Edición: Altamarea, 2018 (trad. Raquel Olcoz)
Páginas: 248
ISBN: 9788494833557
Precio: 18,90 €
Tan
cerca y tan lejos. La italiana Dacia Maraini (Fiesole, Florencia, 1936) es un ejemplo de escritora prolífica, con una carrera ampliamente reconocida, que, sin embargo,
no ha calado (aún: seamos optimistas) en el público español. No ha sido por
falta de interés: editoriales como Lumen, Seix Barral, Galaxia Gutenberg o
Minúscula le han publicado libros a lo largo de las décadas. La última en intentar
hacer un hueco a esta grande de las letras italianas es la pequeña Altamarea,
que ha recuperado Los años rotos (1963), su segunda novela, con una
nueva traducción, y ha apostado por su libro más reciente, Cuerpo feliz
(2018). Dacia Maraini ha cultivado diversos géneros, siempre con un marcado
carácter social, comprometida con la defensa de los más desfavorecidos y de las
mujeres en concreto. Quizá la nueva ola feminista que se está viviendo en España renueve el interés por ella; además, en ocasiones los autores
encuentran su sitio en sellos independientes que, a pesar de sus limitaciones en
términos de promoción, pueden dedicarles más tiempo, acercarlos
a los lectores que los disfrutarán de verdad. Ojalá este sea el caso y, al fin,
deje de ser una desconocida en este país.
Los
años rotos se
inscribe en la (rica) tradición de novela iniciática con protagonista femenina, en la que figuran títulos con los que puede «emparentarse», como Nada
(1944), de Carmen Laforet, Las chicas de campo (1960), de Edna O’Brien, Nuestras calles (1969), de Alessandra Lavagnino, y Con rabia (1963), de
Lorenza Mazzetti. La narradora protagonista, Enrica, tiene diecisiete años y
estudia mecanografía y taquigrafía en la Roma de principios de los sesenta. De origen humilde, aprende uno de los pocos oficios al alcance de las chicas de
su extracción social.
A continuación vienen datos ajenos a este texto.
$ cat src/rtl/bram_write_arbiter_if.sv
// Write-source and BRAM-port bundle for bram_write_arbiter.
// Requesters drive the flattened req_* fields; the arbiter drives grant and the BRAM port.
interface bram_write_arbiter_if #(
    parameter int NUM_REQ    = 4,
    parameter int ADDR_WIDTH = 16,
    parameter int DATA_WIDTH = 256
);
    logic [NUM_REQ-1:0]            req;
    logic [NUM_REQ-1:0]            req_we;
    logic [NUM_REQ-1:0]            req_last;
    logic [NUM_REQ*ADDR_WIDTH-1:0] req_addr;
    logic [NUM_REQ*DATA_WIDTH-1:0] req_data;
    logic [NUM_REQ-1:0]            grant;
    logic [ADDR_WIDTH-1:0]         bram_addr;
    logic [DATA_WIDTH-1:0]         bram_din;
    logic                          bram_we;
    logic                          burst_overrun;

    modport master (
        output req, req_we, req_last, req_addr, req_data,
        input  grant, bram_addr, bram_din, bram_we, burst_overrun
    );

    modport slave (
        input  req, req_we, req_last, req_addr, req_data,
        output grant, bram_addr, bram_din, bram_we, burst_overrun
    );
endinterface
Su relato está despojado de sentimentalismo, y ya desde
el primer capítulo impacta por su crudeza: una escena en la que Enrica va a
casa de un amigo para acostarse con él. Nada anómalo, salvo por el hecho de que
enseguida se nos descubre que él tiene novia, y por la brusquedad con que se
dirige a la amante («Desnúdate», le espeta). Enrica, consciente de todo,
obedece con un servilismo que, desde fuera, resulta humillante. En el encuentro
no hay una agresión como tal, pero tampoco romanticismo; la intimidad está
revestida de una frialdad hiriente. Enrica no se manifiesta, su narración es
parca, contenida; aunque no cuesta adivinar que, si consiente este
trato, se debe a que ella sí está enamorada del joven.
Luego,
en casa, Enrica se enfrenta a otro panorama poco esperanzador: por un lado, un padre ensimismado
en la construcción de jaulas, que, más que una afición, le supone una vía de
escape, un pretexto para no hacerse responsable del hogar; por otro, la madre
enfermiza, envejecida de forma prematura, gruesa, arisca, la mujer que carga
con el peso de la familia. La relación entre madre e hija, un pilar del libro,
se caracteriza, como en la obra de Elena Ferrante y Vivian Gornick, por esa
tensión entre el apego y la aspereza: la madre quiere lo mejor para su hija, la
presiona para que estudie; sin embargo, nunca tiene una palabra de cariño, su
afectividad se ha secado por las adversidades y el sentido práctico de quienes tienen
que trabajar duro para llenar el plato. En cuanto a Enrica, pese a la
conciencia de que su madre sostiene el hogar, o precisamente por ello,
experimenta un rechazo hacia ella, por cuanto encarna aquello en lo que no
quiere convertirse: una esposa ajada, con el carácter avinagrado, tosca, que ha
sufrido toda la vida por la ineptitud de su marido y por la pobreza.
Enrica
vive en un estado de espera, de transición incierta hacia el mundo de los
adultos. Está en una etapa de finales inminentes: el empeoramiento de salud de
la madre, su formación, la relación con el chico prometido con otra, la amistad
con un compañero de clase interesado en ella. La autora refleja cómo Enrica se
ha acostumbrado a todas las «disfuncionalidades» que conforman su rutina, a
saber, se ha habituado a la dureza de las relaciones humanas, a las carencias,
al sexo sin sentimientos. Ella, como tantos adolescentes, huye de un hogar que
le resulta hostil para lanzarse a los brazos de otras personas o entornos (el
amante, la escuela, los amigos) que tampoco colman ese vacío; no obstante, se
resigna a ello, como si en el fondo supiera que no puede aspirar a nada mejor.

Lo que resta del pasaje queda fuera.